Git Operations with SQL Queries
There are many Git commands that can be represented using SQL queries in more or less useful ways. This section will progressively showcase examples of such queries.
Working with Patches
To see the overall changes introduced in a given branch, we need to find the branching point
and examine the difference between it and the last commit in that branch.
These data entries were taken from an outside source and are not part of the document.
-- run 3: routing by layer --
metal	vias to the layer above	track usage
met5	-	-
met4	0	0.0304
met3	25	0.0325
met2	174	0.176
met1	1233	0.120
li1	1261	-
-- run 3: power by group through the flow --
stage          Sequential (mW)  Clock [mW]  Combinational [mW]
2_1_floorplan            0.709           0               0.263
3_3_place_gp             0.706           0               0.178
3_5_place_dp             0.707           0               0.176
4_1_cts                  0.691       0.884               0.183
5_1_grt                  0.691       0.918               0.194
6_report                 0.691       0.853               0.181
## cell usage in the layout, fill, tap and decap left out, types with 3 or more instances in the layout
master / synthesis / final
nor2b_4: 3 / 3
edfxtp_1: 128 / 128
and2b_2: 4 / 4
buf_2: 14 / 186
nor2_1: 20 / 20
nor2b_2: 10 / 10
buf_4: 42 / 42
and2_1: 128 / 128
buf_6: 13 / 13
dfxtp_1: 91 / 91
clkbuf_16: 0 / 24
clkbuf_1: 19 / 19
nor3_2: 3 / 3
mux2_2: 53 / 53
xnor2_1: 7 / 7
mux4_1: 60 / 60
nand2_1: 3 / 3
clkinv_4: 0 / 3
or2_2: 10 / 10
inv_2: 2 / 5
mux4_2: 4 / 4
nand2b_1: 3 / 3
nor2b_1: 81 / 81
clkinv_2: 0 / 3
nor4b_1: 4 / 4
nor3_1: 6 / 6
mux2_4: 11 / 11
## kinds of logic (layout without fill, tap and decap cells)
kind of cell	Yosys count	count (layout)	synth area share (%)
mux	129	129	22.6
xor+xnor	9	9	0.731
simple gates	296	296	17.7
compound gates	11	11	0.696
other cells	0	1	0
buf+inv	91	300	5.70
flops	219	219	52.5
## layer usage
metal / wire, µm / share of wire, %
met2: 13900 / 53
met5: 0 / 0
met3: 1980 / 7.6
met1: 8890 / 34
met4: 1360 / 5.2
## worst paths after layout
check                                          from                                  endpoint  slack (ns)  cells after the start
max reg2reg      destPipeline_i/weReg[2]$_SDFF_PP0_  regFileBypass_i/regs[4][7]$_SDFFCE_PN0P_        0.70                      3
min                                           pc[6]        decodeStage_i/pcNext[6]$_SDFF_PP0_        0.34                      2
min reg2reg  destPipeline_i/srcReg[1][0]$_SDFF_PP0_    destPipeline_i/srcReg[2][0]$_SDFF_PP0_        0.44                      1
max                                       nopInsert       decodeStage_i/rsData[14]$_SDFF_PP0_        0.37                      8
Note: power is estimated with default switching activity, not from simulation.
### config.mk
export PLATFORM = sky130hd
export DESIGN_NAME = cpuTop
export DESIGN_NICKNAME = d
export VERILOG_FILES = /design/src/corePkg.sv /design/src/isaPkg.sv /design/src/stageIfs.sv /design/src/aluUnit.sv /design/src/cpuTop.sv /design/src/decodeStage.sv /design/src/executeStage.sv /design/src/fetchStage.sv /design/src/memStage.sv /design/src/regFile.sv
export SDC_FILE = /design/constraint.sdc
export NUM_CORES = 2
export LEC_CHECK = 0
export BUFFER_PORTS_ARGS = -buffer_cell sky130_fd_sc_hd__buf_2
export CELL_PAD_IN_SITES_DETAIL_PLACEMENT = 2
export CELL_PAD_IN_SITES_GLOBAL_PLACEMENT = 2
export CORE_ASPECT_RATIO = 0.9
export CORE_MARGIN = 4
export CORE_UTILIZATION = 45
export CTS_CLUSTER_DIAMETER = 150
export CTS_CLUSTER_SIZE = 8
export DETAILED_ROUTE_END_ITERATION = 7
export HOLD_SLACK_MARGIN = 0.15
export PLACE_DENSITY_LB_ADDON = 0.25
export SLEW_MARGIN = 20
export SYNTH_ARGS = -nofsm -noshare
export SYNTH_HDL_FRONTEND = slang
export SYNTH_HIERARCHICAL = 1
export SYNTH_SLANG_ARGS = --single-unit
### constraint.sdc
create_clock -name clk -period 54.4 [get_ports clk]
set_input_delay 0 -clock clk [delete_from_list [all_inputs] [get_ports clk]]
set_output_delay 0 -clock clk [all_outputs]
set_load 0.005 [all_outputs]
### src/corePkg.sv
// Microarchitecture package: ALU operation codes, forwarding selects and branch kinds
package corePkg;

	// Internal ALU operations
	localparam int aluOpWidth = 3;
	localparam logic [aluOpWidth-1:0] aluAdd = 3'd0;
	localparam logic [aluOpWidth-1:0] aluSub = 3'd1;
	localparam logic [aluOpWidth-1:0] aluAnd = 3'd2;
	localparam logic [aluOpWidth-1:0] aluOr = 3'd3;
	localparam logic [aluOpWidth-1:0] aluMul = 3'd4;
	localparam logic [aluOpWidth-1:0] aluDiv = 3'd5;
	localparam logic [aluOpWidth-1:0] aluPassB = 3'd6;	// MOV

	// Operand source in execute
	localparam int fwdWidth = 2;
	localparam logic [fwdWidth-1:0] fwdNone = 2'd0;	// Value read in decode
	localparam logic [fwdWidth-1:0] fwdMem = 2'd1;
	localparam logic [fwdWidth-1:0] fwdWb = 2'd2;

	// Branch condition, ra against zero
	localparam int branchWidth = 2;
	localparam logic [branchWidth-1:0] brNone = 2'd0;
	localparam logic [branchWidth-1:0] brGt = 2'd1;
	localparam logic [branchWidth-1:0] brLt = 2'd2;
	localparam logic [branchWidth-1:0] brEq = 2'd3;

endpackage

### src/isaPkg.sv
// Instruction set package: word sizes, opcodes, function codes and the instruction word union
package isaPkg;

	localparam int wordWidth = 16;	// Data, address and instruction width
	localparam int regAddrWidth = 4;	// Sixteen registers

	// Opcodes, top nibble of every word
	localparam logic [3:0] opHalt = 4'h0;
	localparam logic [3:0] opBgt = 4'h4;
	localparam logic [3:0] opBlt = 4'h5;
	localparam logic [3:0] opBeq = 4'h6;
	localparam logic [3:0] opAndi = 4'h8;
	localparam logic [3:0] opOri = 4'h9;
	localparam logic [3:0] opLw = 4'hC;
	localparam logic [3:0] opSw = 4'hD;
	localparam logic [3:0] opReg = 4'hF;	// Register form, function in low nibble

	// Function codes of the register form
	localparam logic [3:0] fnAdd = 4'h0;
	localparam logic [3:0] fnSub = 4'h1;
	localparam logic [3:0] fnMul = 4'h4;	// Low half to ra, high half to R15
	localparam logic [3:0] fnDiv = 4'h5;	// Quotient to ra, remainder to R15
	localparam logic [3:0] fnMov = 4'h7;

	// Same sixteen bits seen three ways
	typedef union packed {
		struct packed {
			logic [3:0] opcode;
			logic [regAddrWidth-1:0] ra;
			logic [regAddrWidth-1:0] rb;
			logic [3:0] func;
		} regForm;
		struct packed {
			logic [3:0] opcode;
			logic [regAddrWidth-1:0] ra;
			logic [7:0] imm8;	// Logic immediate or branch offset
		} immForm;
		struct packed {
			logic [3:0] opcode;
			logic [regAddrWidth-1:0] ra;
			logic [regAddrWidth-1:0] rb;	// Base register
			logic [3:0] off4;	// Signed offset
		} memForm;
	} instrWord;

endpackage

### src/stageIfs.sv
// Pipeline register interfaces idExIf, exMemIf and wbIf
`timescale 1ns/1ps

// Decode to execute register contents
interface idExIf import isaPkg::*, corePkg::*; ();
	logic valid;
	logic [wordWidth-1:0] pc;	// Branch base
	logic [aluOpWidth-1:0] aluOp;
	logic useImm;	// ALU B input from imm
	logic [wordWidth-1:0] imm;
	logic [wordWidth-1:0] opA;	// Register value of ra
	logic [wordWidth-1:0] opB;	// Register value of rb
	logic [regAddrWidth-1:0] ra;
	logic [regAddrWidth-1:0] rb;
	logic [regAddrWidth-1:0] dest;
	logic regWrite;
	logic r15Write;
	logic memRead;
	logic memWrite;
	logic [branchWidth-1:0] branchKind;
	logic halt;

	modport decode (output valid, pc, aluOp, useImm, imm, opA, opB, ra, rb, dest,
		regWrite, r15Write, memRead, memWrite, branchKind, halt);
	modport execute (input valid, pc, aluOp, useImm, imm, opA, opB, ra, rb, dest,
		regWrite, r15Write, memRead, memWrite, branchKind, halt);
endinterface

// Execute to memory register contents
interface exMemIf import isaPkg::*; ();
	logic valid;
	logic [wordWidth-1:0] result;	// ALU result or memory address
	logic [wordWidth-1:0] r15Result;	// Product high half or remainder
	logic [wordWidth-1:0] storeData;
	logic [regAddrWidth-1:0] dest;
	logic regWrite;
	logic r15Write;
	logic memRead;
	logic memWrite;
	logic halt;

	modport execute (output valid, result, r15Result, storeData, dest, regWrite, r15Write,
		memRead, memWrite, halt);
	modport mem (input valid, result, r15Result, storeData, dest, regWrite, r15Write,
		memRead, memWrite, halt);
endinterface

// Write-back register contents, both write ports
interface wbIf import isaPkg::*; ();
	logic regWrite;
	logic [regAddrWidth-1:0] dest;
	logic [wordWidth-1:0] data;
	logic r15Write;
	logic [wordWidth-1:0] r15Data;

	modport source (output regWrite, dest, data, r15Write, r15Data);
	modport sink (input regWrite, dest, data, r15Write, r15Data);
endinterface
### src/aluUnit.sv
// ALU: add, subtract, logic, pass-B, signed multiply and divide with R15 side result
`timescale 1ns/1ps

module aluUnit import isaPkg::*, corePkg::*; (
	input logic [wordWidth-1:0] opA,
	input logic [wordWidth-1:0] opB,
	input logic [aluOpWidth-1:0] aluOp,
	output logic [wordWidth-1:0] result,
	output logic [wordWidth-1:0] r15Result
);

	logic signed [2*wordWidth-1:0] product;
	logic signed [wordWidth-1:0] quotient;
	logic signed [wordWidth-1:0] remainder;

	assign product = $signed(opA) * $signed(opB);
	assign quotient = $signed(opA) / $signed(opB);	// Truncates toward zero
	assign remainder = $signed(opA) % $signed(opB);	// Sign follows dividend

	always_comb
	begin
		result = '0;
		r15Result = '0;
		case (aluOp)
			aluAdd: result = opA + opB;
			aluSub: result = opA - opB;
			aluAnd: result = opA & opB;
			aluOr: result = opA | opB;
			aluPassB: result = opB;
			aluMul:
			begin
				result = product[wordWidth-1:0];
				r15Result = product[2*wordWidth-1:wordWidth];	// High half
			end
			aluDiv:
			begin
				result = (opB == '0) ? '1 : quotient;	// All ones on divide by zero
				r15Result = (opB == '0) ? opA : remainder;
			end
			default: result = '0;
		endcase
	end

endmodule

### src/cpuTop.sv
// Processor top level: stage instances, pipeline interfaces and memory ports
`timescale 1ns/1ps

module cpuTop import isaPkg::*; #(
	parameter logic [wordWidth-1:0] resetAddr = '0	// First fetch address
) (
	input logic clk,
	input logic rst,
	output logic [wordWidth-1:0] imemAddr,
	input logic [wordWidth-1:0] imemData,
	output logic [wordWidth-1:0] dmemAddr,
	output logic [wordWidth-1:0] dmemWrData,
	output logic dmemWrite,
	output logic dmemRead,
	input logic [wordWidth-1:0] dmemRdData,
	output logic halted
);

	idExIf idExBus ();
	exMemIf exMemBus ();
	wbIf wbBus ();

	// Fetch register outputs
	logic fetchValid;
	logic [wordWidth-1:0] fetchPc;
	instrWord fetchInstr;

	logic hold;	// Load-use stall or halt
	logic redirect;	// Taken branch
	logic [wordWidth-1:0] target;

	fetchStage #(.resetAddr(resetAddr)) fetch_i (
		.clk(clk), .rst(rst), .hold(hold), .redirect(redirect), .target(target),
		.imemAddr(imemAddr), .imemData(imemData),
		.valid(fetchValid), .pc(fetchPc), .instr(fetchInstr)
	);

	decodeStage decode_i (
		.clk(clk), .rst(rst), .valid(fetchValid), .pc(fetchPc), .instr(fetchInstr),
		.redirect(redirect), .hold(hold), .idEx(idExBus.decode), .wb(wbBus.sink)
	);

	executeStage execute_i (
		.clk(clk), .rst(rst), .idEx(idExBus.execute), .exMem(exMemBus.execute),
		.wb(wbBus.sink), .redirect(redirect), .target(target)
	);

	memStage mem_i (
		.clk(clk), .rst(rst), .exMem(exMemBus.mem),
		.dmemAddr(dmemAddr), .dmemWrData(dmemWrData), .dmemWrite(dmemWrite),
		.dmemRead(dmemRead), .dmemRdData(dmemRdData), .wb(wbBus.source), .halted(halted)
	);

endmodule

### src/decodeStage.sv
// Decode stage: control decode, immediates, hazard detection and the decode-to-execute register
`timescale 1ns/1ps

module decodeStage import isaPkg::*, corePkg::*; (
	input logic clk,
	input logic rst,
	input logic valid,
	input logic [wordWidth-1:0] pc,
	input instrWord instr,
	input logic redirect,
	output logic hold,
	idExIf.decode idEx,
	wbIf.sink wb
);

	logic [wordWidth-1:0] rdDataA;
	logic [wordWidth-1:0] rdDataB;
	logic [aluOpWidth-1:0] decAluOp;
	logic decUseImm;
	logic [wordWidth-1:0] decImm;
	logic decRegWrite;
	logic decR15Write;
	logic decMemRead;
	logic decMemWrite;
	logic [branchWidth-1:0] decBranch;
	logic haltNow;	// Valid HLT sitting here
	logic haltSeen;	// HLT already issued
	logic loadUse;
	logic bubble;

	regFile regs_i (
		.clk(clk), .rst(rst), .rdAddrA(instr.regForm.ra), .rdAddrB(instr.regForm.rb),
		.rdDataA(rdDataA), .rdDataB(rdDataB), .wb(wb)
	);

	always_comb
	begin
		decAluOp = aluAdd;
		decUseImm = 1'b0;
		decImm = '0;
		decRegWrite = 1'b0;
		decR15Write = 1'b0;
		decMemRead = 1'b0;
		decMemWrite = 1'b0;
		decBranch = brNone;
		case (instr.regForm.opcode)
			opReg:
			begin
				decRegWrite = instr.regForm.func inside {fnAdd, fnSub, fnMul, fnDiv, fnMov};
				decR15Write = instr.regForm.func inside {fnMul, fnDiv};	// Side result
				case (instr.regForm.func)
					fnSub: decAluOp = aluSub;
					fnMul: decAluOp = aluMul;
					fnDiv: decAluOp = aluDiv;
					fnMov: decAluOp = aluPassB;
					default: decAluOp = aluAdd;
				endcase
			end
			opAndi, opOri:
			begin
				decAluOp = (instr.immForm.opcode == opAndi) ? aluAnd : aluOr;
				decUseImm = 1'b1;
				decImm = {{(wordWidth-8){1'b0}}, instr.immForm.imm8};	// Zero-extended
				decRegWrite = 1'b1;
			end
			opLw, opSw:
			begin
				decUseImm = 1'b1;	// rb plus offset
				decImm = {{(wordWidth-4){instr.memForm.off4[3]}}, instr.memForm.off4};
				decMemRead = (instr.memForm.opcode == opLw);
				decMemWrite = (instr.memForm.opcode == opSw);
				decRegWrite = (instr.memForm.opcode == opLw);
			end
			opBgt, opBlt, opBeq:
			begin
				decImm = {{(wordWidth-8){instr.immForm.imm8[7]}}, instr.immForm.imm8};
				decBranch = (instr.immForm.opcode == opBgt) ? brGt :
					(instr.immForm.opcode == opBlt) ? brLt : brEq;
			end
			default: decAluOp = aluAdd;	// HLT and unknown opcodes write nothing
		endcase
	end

	// Load in execute feeding this instruction
	assign loadUse = valid && idEx.memRead &&
		(idEx.dest == instr.regForm.ra || idEx.dest == instr.regForm.rb);
	assign haltNow = valid && (instr.regForm.opcode == opHalt);
	assign hold = loadUse || haltSeen || haltNow;	// HLT itself still issues once
	assign bubble = !valid || redirect || loadUse || haltSeen;

	always_ff @(posedge clk or negedge rst)
	begin
		if (!rst)
			haltSeen <= 1'b0;
		else if (haltNow && !bubble)
			haltSeen <= 1'b1;	// Sticky, fetch never resumes
	end

	// Control half of the register, cleared for bubbles
	always_ff @(posedge clk or negedge rst)
	begin
		if (!rst)
		begin
			idEx.valid <= 1'b0;
			idEx.regWrite <= 1'b0;
			idEx.r15Write <= 1'b0;
			idEx.memRead <= 1'b0;
			idEx.memWrite <= 1'b0;
			idEx.branchKind <= brNone;
			idEx.halt <= 1'b0;
		end
		else
		begin
			idEx.valid <= !bubble;
			idEx.regWrite <= decRegWrite && !bubble;
			idEx.r15Write <= decR15Write && !bubble;
			idEx.memRead <= decMemRead && !bubble;
			idEx.memWrite <= decMemWrite && !bubble;
			idEx.branchKind <= bubble ? brNone : decBranch;
			idEx.halt <= haltNow && !bubble;
		end
	end

	always_ff @(posedge clk)
	begin
		idEx.pc <= pc;
		idEx.aluOp <= decAluOp;
		idEx.useImm <= decUseImm;
		idEx.imm <= decImm;
		idEx.opA <= rdDataA;
		idEx.opB <= rdDataB;
		idEx.ra <= instr.regForm.ra;
		idEx.rb <= instr.regForm.rb;
		idEx.dest <= instr.regForm.ra;	// Every write targets ra
	end

endmodule

### src/executeStage.sv
// Execute stage: forwarding, branch resolution and the execute-to-memory register
`timescale 1ns/1ps

module executeStage import isaPkg::*, corePkg::*; (
	input logic clk,
	input logic rst,
	idExIf.execute idEx,
	exMemIf.execute exMem,
	wbIf.sink wb,
	output logic redirect,
	output logic [wordWidth-1:0] target
);

	logic [wordWidth-1:0] valA;	// Forwarded ra
	logic [wordWidth-1:0] valB;	// Forwarded rb
	logic [wordWidth-1:0] aluA;
	logic [wordWidth-1:0] aluB;
	logic [wordWidth-1:0] aluResult;
	logic [wordWidth-1:0] aluR15;
	logic taken;

	// Newest writer of r, R15 side writes included
	function automatic logic [fwdWidth-1:0] pickSrc(input logic [regAddrWidth-1:0] r);
		if (r == '0)
			return fwdNone;
		if ((exMem.regWrite && exMem.dest == r) || (exMem.r15Write && r == '1))
			return fwdMem;
		if ((wb.regWrite && wb.dest == r) || (wb.r15Write && r == '1))
			return fwdWb;
		return fwdNone;
	endfunction

	function automatic logic [wordWidth-1:0] fwdValue(input logic [regAddrWidth-1:0] r,
		input logic [wordWidth-1:0] regVal);
		case (pickSrc(r))
			fwdMem: return (exMem.regWrite && exMem.dest == r) ? exMem.result : exMem.r15Result;
			fwdWb: return (wb.regWrite && wb.dest == r) ? wb.data : wb.r15Data;
			default: return regVal;
		endcase
	endfunction

	always_comb
	begin
		valA = fwdValue(idEx.ra, idEx.opA);
		valB = fwdValue(idEx.rb, idEx.opB);
	end

	assign aluA = (idEx.memRead || idEx.memWrite) ? valB : valA;	// Base is rb for LW and SW
	assign aluB = idEx.useImm ? idEx.imm : valB;

	aluUnit alu_i (
		.opA(aluA), .opB(aluB), .aluOp(idEx.aluOp), .result(aluResult), .r15Result(aluR15)
	);

	// Signed compare of ra with zero
	always_comb
	begin
		case (idEx.branchKind)
			brGt: taken = $signed(valA) > 0;
			brLt: taken = $signed(valA) < 0;
			brEq: taken = valA == '0;
			default: taken = 1'b0;
		endcase
	end

	assign redirect = idEx.valid && taken;
	assign target = idEx.pc + wordWidth'(2) + {idEx.imm[wordWidth-2:0], 1'b0};

	always_ff @(posedge clk or negedge rst)
	begin
		if (!rst)
		begin
			exMem.valid <= 1'b0;
			exMem.regWrite <= 1'b0;
			exMem.r15Write <= 1'b0;
			exMem.memRead <= 1'b0;
			exMem.memWrite <= 1'b0;
			exMem.halt <= 1'b0;
		end
		else
		begin
			exMem.valid <= idEx.valid;	// Branch itself stays valid
			exMem.regWrite <= idEx.regWrite;
			exMem.r15Write <= idEx.r15Write;
			exMem.memRead <= idEx.memRead;
			exMem.memWrite <= idEx.memWrite;
			exMem.halt <= idEx.halt;
		end
	end

	always_ff @(posedge clk)
	begin
		exMem.result <= aluResult;
		exMem.r15Result <= aluR15;
		exMem.storeData <= valA;	// SW stores ra
		exMem.dest <= idEx.dest;
	end

endmodule

### src/fetchStage.sv
// Fetch stage: program counter and fetch-to-decode register
`timescale 1ns/1ps

module fetchStage import isaPkg::*; #(
	parameter logic [wordWidth-1:0] resetAddr = '0
) (
	input logic clk,
	input logic rst,
	input logic hold,
	input logic redirect,
	input logic [wordWidth-1:0] target,
	output logic [wordWidth-1:0] imemAddr,
	input instrWord imemData,
	output logic valid,
	output logic [wordWidth-1:0] pc,
	output instrWord instr
);

	logic [wordWidth-1:0] pcReg;

	assign imemAddr = pcReg;	// Memory answers in the same cycle

	// Redirect beats hold
	always_ff @(posedge clk or negedge rst)
	begin
		if (!rst)
		begin
			pcReg <= resetAddr;
			valid <= 1'b0;
		end
		else if (redirect)
		begin
			pcReg <= target;
			valid <= 1'b0;	// Flush the wrong-path word
		end
		else if (!hold)
		begin
			pcReg <= pcReg + wordWidth'(2);
			valid <= 1'b1;
		end
	end

	always_ff @(posedge clk)
	begin
		if (!hold)
		begin
			pc <= pcReg;
			instr <= imemData;
		end
	end

endmodule

### src/memStage.sv
// Memory stage: data memory access, memory-to-writeback register and halted flag
`timescale 1ns/1ps

module memStage import isaPkg::*; (
	input logic clk,
	input logic rst,
	exMemIf.mem exMem,
	output logic [wordWidth-1:0] dmemAddr,
	output logic [wordWidth-1:0] dmemWrData,
	output logic dmemWrite,
	output logic dmemRead,
	input logic [wordWidth-1:0] dmemRdData,
	wbIf.source wb,
	output logic halted
);

	assign dmemAddr = exMem.result;
	assign dmemWrData = exMem.storeData;
	assign dmemWrite = exMem.valid && exMem.memWrite;	// Written at the clock edge
	assign dmemRead = exMem.valid && exMem.memRead;

	always_ff @(posedge clk or negedge rst)
	begin
		if (!rst)
		begin
			wb.regWrite <= 1'b0;
			wb.r15Write <= 1'b0;
			halted <= 1'b0;
		end
		else
		begin
			wb.regWrite <= exMem.valid && exMem.regWrite;
			wb.r15Write <= exMem.valid && exMem.r15Write;
			if (exMem.valid && exMem.halt)
				halted <= 1'b1;	// Stays set until reset
		end
	end

	always_ff @(posedge clk)
	begin
		wb.dest <= exMem.dest;
		wb.data <= exMem.memRead ? dmemRdData : exMem.result;	// Load data or ALU result
		wb.r15Data <= exMem.r15Result;
	end

endmodule

### src/regFile.sv
// Register file: sixteen registers, write-through reads, extra R15 write port
`timescale 1ns/1ps

module regFile import isaPkg::*; (
	input logic clk,
	input logic rst,
	input logic [regAddrWidth-1:0] rdAddrA,
	input logic [regAddrWidth-1:0] rdAddrB,
	output logic [wordWidth-1:0] rdDataA,
	output logic [wordWidth-1:0] rdDataB,
	wbIf.sink wb
);

	logic [wordWidth-1:0] regs [2**regAddrWidth];

	// Bypass the write landing this cycle, ra port first
	function automatic logic [wordWidth-1:0] readPort(input logic [regAddrWidth-1:0] addr);
		if (addr == '0)
			return '0;	// R0 hardwired
		if (wb.regWrite && wb.dest == addr)
			return wb.data;
		if (wb.r15Write && addr == '1)
			return wb.r15Data;
		return regs[addr];
	endfunction

	always_comb
	begin
		rdDataA = readPort(rdAddrA);
		rdDataB = readPort(rdAddrB);
	end

	always_ff @(posedge clk or negedge rst)
	begin
		if (!rst)
		begin
			for (int i = 0; i < 2**regAddrWidth; i++)
				regs[i] <= '0;
		end
		else
		begin
			if (wb.r15Write)
				regs[2**regAddrWidth-1] <= wb.r15Data;
			if (wb.regWrite && wb.dest != '0)
				regs[wb.dest] <= wb.data;	// Later write, so ra wins on R15
		end
	end

endmodule

==> impl_metrics.tcl <==
set metrics [dict create \
    startpoint_type "register" \
    async_reset_ff_share_pct 60.62 \
    reg2reg_to "execute_i/exMem.r15Result[11]$_DFF_P_" \
    synth_edf_count 32 \
    grt_pass1_vias 48320 \
    worst_path_max_delay_cell "a311oi_1" \
    die_height_um 308.6 \
    drv_slew 0 \
    rsz0062_at_grt "no" \
    violations "design-rule violations" \
    areaGrowthSynthToFinish_pct 9.865 \
    cts_tree "yes" \
    cts_root_buffer "clkbuf_16" \
    start_util_pct 45.69 \
    dp_cells 5900 \
    core_area_mm2 0.09888 \
    final_cells 6119 \
    yosys_warnings 6 \
    seq_area_frac_synth_pct 25.20 \
    hold_end "mem_i/wb.data[1]$_DFF_P_" \
    via_per_inst 7.391 \
    hold_depth 3 \
    clock_latency_ns 0.68 \
    numCtsBuffers 69 \
    fin_crit_ns 46.12 \
    status "complete, but fails checks" \
    syn_avg_cell_area_um2 9.641 \
    syn_nets 5257 \
    track_usage_pct 49.50 \
    portBuffers 84 \
    clock-sinks 480 \
    reg2reg_slack_ns 8.28 \
    synth_cell_type_count 126 \
    wl_per_cell_um 43.11 \
    timing_worst_setup_path_type "reg -> reg" \
    finalSetupViolations 0 \
    finalHoldViolations 0 \
    drtIter0Drc 6822 \
    grt_overflow 0 \
    cp-end-kind "register" \
    cts_resized 0 \
    antenna_found_initial 42 \
    crit_top_cell "ha_1" \
    row_count 109 \
    die_w_um 342.0 \
    hpwlAfterDp_um 144800 \
    r2r.worst_path.cells 153 \
    placed_area_mm2 0.04684 \
    synth_seq_cells 480 \
    drive_gt1_share_pct 16.95 \
    hold-worst-slack_ns 0.1506 \
    num_vias 45230 \
    fin_tns_setup_ns 0 \
    synth-main-ff-cell "dfrtp_1" \
    grt_first_pass_wirelength_um 375600 \
    r2r-start "decode_i/idEx.rb[1]$_DFF_P_" \
    final_area_mm2 0.04964 \
    ant_nets 0 \
    cts.htree.levels 3 \
    tightest_slew_ns 1.347 \
    netlist_area_mm2 0.04518 \
    critPathRequiredTime_ns 54.92 \
    critPathMaxFanout 29 \
    cts.reportedPaths.clkPinSlew_ns 0.07 \
    grt_max_degree 97 \
    hold_path.class "in -> reg" \
    finClkSkew_ns 0.04362 \
    arrival_ns 46.64 \
    drv_cap 0 \
    slowest_delay_ns 0.83 \
    routed_wl_um 263800 \
    dr.pass1.iters 8 \
    fin_crit_sh_pct 84.78 \
    slew-limit-headroom_pct 10.18 \
    drc 6 \
    nNetsFinal 5275 \
    place_congestion 0.9492 \
    ios 85 \
    cts_max_path_buffers 3 \
    fmax_mhz 21.68 \
    min_from "dmemRdData[1]" \
    dieArea_mm2 0.1055 \
    syn_inst 4686 \
]
-- through the flow --
stage / setup WS, ns / utilization, %
floorplan: 20.05 / -
global placement: 13.03 / 47.35
detailed placement: 11.28 / 47.37
CTS: 10.49 / 49.99
global route: 6.570 / 50.13
finish: 8.278 / 50.20
-- cell type report --
| class | count | area (um2) |
|---|---|---|
| Antenna cell | 32 | 80.08 |
| Clock buffer | 120 | 1982 |
| Clock inverter | 2 | 50.05 |
| Fill cell | 10200 | 49240 |
| Inverter | 392 | 1474 |
| Multi-Input combinational cell | 3501 | 31080 |
| Sequential cell | 480 | 11390 |
| Tap cell | 1332 | 1667 |
| Timing Repair Buffer | 260 | 1911 |
-- per-layer routing --
metal / vias up / GRT usage (%) / wire length [um]
met5: - / 2.615 / 374
met4: 32 / 39.37 / 26840
met2: 3998 / 72.60 / 111500
li1: 16660 / - / -
met1: 22740 / 54.94 / 91010
met3: 1800 / 23.64 / 34050
-- cells by family after synthesis --
logic type	after synthesis	synth area share [%]
AO/OA/AOI/OAI	940	14.27
XOR/XNOR	248	4.824
adder cells (fa/ha/maj)	537	19.28
buffers and inverters	705	6.810
flip-flops	480	25.20
multiplexers	570	16.10
AND/OR/NAND/NOR	1206	13.52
Let’s consider a repository with the following structure:
ff067d6177e3c94970e8ae308412c6d1bed0d42a (HEAD -> feature/feature_1) fiveth commit for feature_1
f3414f10b6cce06910dfb06bd9a96f52a73b9e91 fourth commit for feature_1
0933e9b9846a8bb81b66fd94c0c666c9ed2914fc third commit for feature_1
eac5aec2c1f9ac2dca8c7537226bb9c4fe9ccabd second commit for feature_1
edd4d2c2f95b1d8b6a202ee150ca8277b9cf6373 first commit for feature_1
2cdb0d0d384ba387a0d05c62054139a18f3bda91 (master) initial commit
Using Git Diff
Using the git diff
command, we can calculate the difference like this:
git diff 2cdb0d0d384ba387a0d05c62054139a18f3bda91 ff067d6177e3c94970e8ae308412c6d1bed0d42a --shortstat
Here, 2cdb0d0d384ba387a0d05c62054139a18f3bda91
represents the “branching point” and ff067d6177e3c94970e8ae308412c6d1bed0d42a
is the last commit in the branch.
Using SQL Queries
The equivalent SQL query would be:
with BranchCommits as (
select
r.MinCommit(c.Self) as FirstCommit,
r.MaxCommit(c.Self) as LastCommit
from #git.repository('/some/git/repo') r
cross apply r.SearchForBranches('feature/feature_1') b
cross apply r.GetBranchSpecificCommits(r.Self, b.Self, false) c
group by 'fake'
)
select
b.FirstCommit.Sha,
b.FirstCommit.CommittedWhen,
b.FirstCommit.MessageShort,
b.LastCommit.Sha,
b.LastCommit.CommittedWhen,
b.LastCommit.MessageShort,
p.LinesAdded,
p.LinesDeleted
from BranchCommits b
inner join #git.repository('/some/git/repo') r on 1 = 1
cross apply r.PatchBetween(r.CommitFrom(b.FirstCommit.Sha), r.CommitFrom(b.LastCommit.Sha)) p
This query consists of two main parts:
- A CTE (Common Table Expression) query that retrieves the first and last commit in the branch
- The main query that shows the changes between these commits
Important note: GetBranchSpecificCommits
with the false
parameter returns branch-specific commits including the “branching point” (which doesn’t belong to the branch). You can exclude this commit by changing the flag to true
.
The query returns results in this format:
FirstCommit.Sha | FirstCommit.CommittedWhen | FirstCommit.MessageShort | LastCommit.Sha | LastCommit.CommittedWhen | LastCommit.MessageShort | LinesAdded | LinesDeleted |
---|---|---|---|---|---|---|---|
2cdb0d0d384… | 12/14/2024 21:45:49 | initial commit | ff067d6177… | 12/14/2024 22:02:33 | fiveth commit for feature_1 | 5 | 0 |
Viewing Changed Files
To see which specific files were modified, we can modify the query to use a private table for the calculated patch:
with BranchCommits as (
select
r.MinCommit(c.Self) as FirstCommit,
r.MaxCommit(c.Self) as LastCommit
from #git.repository('/some/git/repo') r
cross apply r.SearchForBranches('feature/feature_1') b
cross apply r.GetBranchSpecificCommits(r.Self, b.Self, false) c
group by 'fake'
)
select
c.Path,
c.LinesAdded,
c.LinesDeleted
from BranchCommits b
inner join #git.repository('/some/git/repo') r on 1 = 1
cross apply r.PatchBetween(r.CommitFrom(b.FirstCommit.Sha), r.CommitFrom(b.LastCommit.Sha)) p
cross apply p.Changes c
This query shows the changes by file:
Path | LinesAdded | LinesDeleted |
---|---|---|
application/main.py | 2 | 0 |
application/meta.py | 0 | 0 |
ci/test_1.py | 3 | 0 |